-- Description of the task --
Make your reply a word-for-word repeat of the records.

-- Records from a dataset --
◆ ◆ ◆ ◆ ◆

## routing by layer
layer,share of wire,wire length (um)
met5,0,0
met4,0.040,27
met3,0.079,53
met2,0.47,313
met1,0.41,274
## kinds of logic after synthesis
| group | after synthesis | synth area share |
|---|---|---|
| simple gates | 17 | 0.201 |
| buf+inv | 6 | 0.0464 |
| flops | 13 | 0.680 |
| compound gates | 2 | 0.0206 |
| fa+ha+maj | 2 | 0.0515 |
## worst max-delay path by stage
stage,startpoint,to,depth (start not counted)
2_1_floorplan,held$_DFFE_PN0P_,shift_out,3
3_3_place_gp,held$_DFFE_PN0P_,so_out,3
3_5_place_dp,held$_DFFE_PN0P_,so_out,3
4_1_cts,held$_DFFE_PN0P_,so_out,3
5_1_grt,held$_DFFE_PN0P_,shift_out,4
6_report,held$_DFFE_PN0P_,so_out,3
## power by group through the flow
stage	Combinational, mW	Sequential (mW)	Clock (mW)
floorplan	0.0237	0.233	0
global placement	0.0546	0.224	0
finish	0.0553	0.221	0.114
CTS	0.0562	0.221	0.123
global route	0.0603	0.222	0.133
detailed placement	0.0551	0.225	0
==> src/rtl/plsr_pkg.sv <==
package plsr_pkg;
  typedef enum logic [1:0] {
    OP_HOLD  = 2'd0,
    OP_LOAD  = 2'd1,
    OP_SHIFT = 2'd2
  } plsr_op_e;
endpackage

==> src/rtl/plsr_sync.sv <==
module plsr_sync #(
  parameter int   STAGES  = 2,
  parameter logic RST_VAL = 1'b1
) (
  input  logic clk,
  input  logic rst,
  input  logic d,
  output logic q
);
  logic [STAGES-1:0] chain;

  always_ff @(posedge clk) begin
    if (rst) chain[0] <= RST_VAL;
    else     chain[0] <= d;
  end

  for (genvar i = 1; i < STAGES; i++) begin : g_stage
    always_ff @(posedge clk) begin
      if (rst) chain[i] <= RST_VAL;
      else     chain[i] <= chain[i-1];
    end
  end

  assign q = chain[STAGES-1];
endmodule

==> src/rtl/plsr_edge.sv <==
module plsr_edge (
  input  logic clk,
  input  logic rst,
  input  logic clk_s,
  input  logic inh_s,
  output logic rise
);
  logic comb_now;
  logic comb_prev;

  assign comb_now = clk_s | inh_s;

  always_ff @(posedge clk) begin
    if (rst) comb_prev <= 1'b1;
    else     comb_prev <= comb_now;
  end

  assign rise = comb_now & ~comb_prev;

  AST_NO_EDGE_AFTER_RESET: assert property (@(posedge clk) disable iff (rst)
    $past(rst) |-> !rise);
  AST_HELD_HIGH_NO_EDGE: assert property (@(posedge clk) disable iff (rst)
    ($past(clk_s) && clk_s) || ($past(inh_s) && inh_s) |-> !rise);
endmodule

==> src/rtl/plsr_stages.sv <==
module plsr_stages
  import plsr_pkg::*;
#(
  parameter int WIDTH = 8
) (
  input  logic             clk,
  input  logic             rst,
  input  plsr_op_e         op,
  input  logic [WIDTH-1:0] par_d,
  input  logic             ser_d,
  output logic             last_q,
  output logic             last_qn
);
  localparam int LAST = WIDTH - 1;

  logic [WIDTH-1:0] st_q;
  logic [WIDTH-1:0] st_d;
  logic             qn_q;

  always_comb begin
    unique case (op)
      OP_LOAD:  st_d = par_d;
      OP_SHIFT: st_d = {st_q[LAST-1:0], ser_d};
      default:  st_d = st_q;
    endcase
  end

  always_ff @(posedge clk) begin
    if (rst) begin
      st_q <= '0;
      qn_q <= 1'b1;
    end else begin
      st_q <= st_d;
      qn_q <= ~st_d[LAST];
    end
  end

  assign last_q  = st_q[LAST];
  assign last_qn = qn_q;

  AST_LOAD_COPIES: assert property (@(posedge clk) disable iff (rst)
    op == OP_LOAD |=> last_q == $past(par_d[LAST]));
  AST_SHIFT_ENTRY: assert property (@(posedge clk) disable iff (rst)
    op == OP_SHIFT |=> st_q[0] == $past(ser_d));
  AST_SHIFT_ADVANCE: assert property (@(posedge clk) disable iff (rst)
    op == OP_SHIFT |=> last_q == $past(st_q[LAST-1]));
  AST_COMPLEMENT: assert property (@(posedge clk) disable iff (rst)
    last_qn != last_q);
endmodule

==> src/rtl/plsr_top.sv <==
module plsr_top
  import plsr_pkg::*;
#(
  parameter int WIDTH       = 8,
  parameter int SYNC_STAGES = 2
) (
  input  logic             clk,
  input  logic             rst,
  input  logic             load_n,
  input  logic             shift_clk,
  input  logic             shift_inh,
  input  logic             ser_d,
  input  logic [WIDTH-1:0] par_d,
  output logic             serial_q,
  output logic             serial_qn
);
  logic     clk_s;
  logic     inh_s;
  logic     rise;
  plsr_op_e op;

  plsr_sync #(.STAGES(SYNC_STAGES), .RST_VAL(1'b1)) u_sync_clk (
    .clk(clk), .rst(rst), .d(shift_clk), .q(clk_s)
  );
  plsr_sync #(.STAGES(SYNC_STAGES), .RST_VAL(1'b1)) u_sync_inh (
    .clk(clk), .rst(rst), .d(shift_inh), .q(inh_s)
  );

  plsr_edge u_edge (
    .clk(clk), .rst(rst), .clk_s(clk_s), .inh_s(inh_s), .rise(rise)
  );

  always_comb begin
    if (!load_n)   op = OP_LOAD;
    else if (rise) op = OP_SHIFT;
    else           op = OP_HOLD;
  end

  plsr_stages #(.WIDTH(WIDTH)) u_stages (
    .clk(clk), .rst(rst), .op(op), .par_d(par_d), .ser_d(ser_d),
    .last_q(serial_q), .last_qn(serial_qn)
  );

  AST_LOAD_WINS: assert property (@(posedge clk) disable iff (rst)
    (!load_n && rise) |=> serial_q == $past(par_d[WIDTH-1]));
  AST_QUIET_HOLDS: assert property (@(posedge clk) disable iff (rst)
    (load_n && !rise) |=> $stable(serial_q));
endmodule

◆ ◆ ◆ ◆ ◆

-- Task result --
## routing by layer
layer,share of wire,wire length (um)
met5,0,0
met4,0.040,27
met3,0.079,53
met2,0.47,313
met1,0.41,274
## kinds of logic after synthesis
| group | after synthesis | synth area share |
|---|---|---|
| simple gates | 17 | 0.201 |
| buf+inv | 6 | 0.0464 |
| flops | 13 | 0.680 |
| compound gates | 2 | 0.0206 |
| fa+ha+maj | 2 | 0.0515 |
## worst max-delay path by stage
stage,startpoint,to,depth (start not counted)
2_1_floorplan,held$_DFFE_PN0P_,shift_out,3
3_3_place_gp,held$_DFFE_PN0P_,so_out,3
3_5_place_dp,held$_DFFE_PN0P_,so_out,3
4_1_cts,held$_DFFE_PN0P_,so_out,3
5_1_grt,held$_DFFE_PN0P_,shift_out,4
6_report,held$_DFFE_PN0P_,so_out,3
## power by group through the flow
stage	Combinational, mW	Sequential (mW)	Clock (mW)
floorplan	0.0237	0.233	0
global placement	0.0546	0.224	0
finish	0.0553	0.221	0.114
CTS	0.0562	0.221	0.123
global route	0.0603	0.222	0.133
detailed placement	0.0551	0.225	0
==> src/rtl/plsr_pkg.sv <==
package plsr_pkg;
  typedef enum logic [1:0] {
    OP_HOLD  = 2'd0,
    OP_LOAD  = 2'd1,
    OP_SHIFT = 2'd2
  } plsr_op_e;
endpackage

==> src/rtl/plsr_sync.sv <==
module plsr_sync #(
  parameter int   STAGES  = 2,
  parameter logic RST_VAL = 1'b1
) (
  input  logic clk,
  input  logic rst,
  input  logic d,
  output logic q
);
  logic [STAGES-1:0] chain;

  always_ff @(posedge clk) begin
    if (rst) chain[0] <= RST_VAL;
    else     chain[0] <= d;
  end

  for (genvar i = 1; i < STAGES; i++) begin : g_stage
    always_ff @(posedge clk) begin
      if (rst) chain[i] <= RST_VAL;
      else     chain[i] <= chain[i-1];
    end
  end

  assign q = chain[STAGES-1];
endmodule

==> src/rtl/plsr_edge.sv <==
module plsr_edge (
  input  logic clk,
  input  logic rst,
  input  logic clk_s,
  input  logic inh_s,
  output logic rise
);
  logic comb_now;
  logic comb_prev;

  assign comb_now = clk_s | inh_s;

  always_ff @(posedge clk) begin
    if (rst) comb_prev <= 1'b1;
    else     comb_prev <= comb_now;
  end

  assign rise = comb_now & ~comb_prev;

  AST_NO_EDGE_AFTER_RESET: assert property (@(posedge clk) disable iff (rst)
    $past(rst) |-> !rise);
  AST_HELD_HIGH_NO_EDGE: assert property (@(posedge clk) disable iff (rst)
    ($past(clk_s) && clk_s) || ($past(inh_s) && inh_s) |-> !rise);
endmodule

==> src/rtl/plsr_stages.sv <==
module plsr_stages
  import plsr_pkg::*;
#(
  parameter int WIDTH = 8
) (
  input  logic             clk,
  input  logic             rst,
  input  plsr_op_e         op,
  input  logic [WIDTH-1:0] par_d,
  input  logic             ser_d,
  output logic             last_q,
  output logic             last_qn
);
  localparam int LAST = WIDTH - 1;

  logic [WIDTH-1:0] st_q;
  logic [WIDTH-1:0] st_d;
  logic             qn_q;

  always_comb begin
    unique case (op)
      OP_LOAD:  st_d = par_d;
      OP_SHIFT: st_d = {st_q[LAST-1:0], ser_d};
      default:  st_d = st_q;
    endcase
  end

  always_ff @(posedge clk) begin
    if (rst) begin
      st_q <= '0;
      qn_q <= 1'b1;
    end else begin
      st_q <= st_d;
      qn_q <= ~st_d[LAST];
    end
  end

  assign last_q  = st_q[LAST];
  assign last_qn = qn_q;

  AST_LOAD_COPIES: assert property (@(posedge clk) disable iff (rst)
    op == OP_LOAD |=> last_q == $past(par_d[LAST]));
  AST_SHIFT_ENTRY: assert property (@(posedge clk) disable iff (rst)
    op == OP_SHIFT |=> st_q[0] == $past(ser_d));
  AST_SHIFT_ADVANCE: assert property (@(posedge clk) disable iff (rst)
    op == OP_SHIFT |=> last_q == $past(st_q[LAST-1]));
  AST_COMPLEMENT: assert property (@(posedge clk) disable iff (rst)
    last_qn != last_q);
endmodule

==> src/rtl/plsr_top.sv <==
module plsr_top
  import plsr_pkg::*;
#(
  parameter int WIDTH       = 8,
  parameter int SYNC_STAGES = 2
) (
  input  logic             clk,
  input  logic             rst,
  input  logic             load_n,
  input  logic             shift_clk,
  input  logic             shift_inh,
  input  logic             ser_d,
  input  logic [WIDTH-1:0] par_d,
  output logic             serial_q,
  output logic             serial_qn
);
  logic     clk_s;
  logic     inh_s;
  logic     rise;
  plsr_op_e op;

  plsr_sync #(.STAGES(SYNC_STAGES), .RST_VAL(1'b1)) u_sync_clk (
    .clk(clk), .rst(rst), .d(shift_clk), .q(clk_s)
  );
  plsr_sync #(.STAGES(SYNC_STAGES), .RST_VAL(1'b1)) u_sync_inh (
    .clk(clk), .rst(rst), .d(shift_inh), .q(inh_s)
  );

  plsr_edge u_edge (
    .clk(clk), .rst(rst), .clk_s(clk_s), .inh_s(inh_s), .rise(rise)
  );

  always_comb begin
    if (!load_n)   op = OP_LOAD;
    else if (rise) op = OP_SHIFT;
    else           op = OP_HOLD;
  end

  plsr_stages #(.WIDTH(WIDTH)) u_stages (
    .clk(clk), .rst(rst), .op(op), .par_d(par_d), .ser_d(ser_d),
    .last_q(serial_q), .last_qn(serial_qn)
  );

  AST_LOAD_WINS: assert property (@(posedge clk) disable iff (rst)
    (!load_n && rise) |=> serial_q == $past(par_d[WIDTH-1]));
  AST_QUIET_HOLDS: assert property (@(posedge clk) disable iff (rst)
    (load_n && !rise) |=> $stable(serial_q));
endmodule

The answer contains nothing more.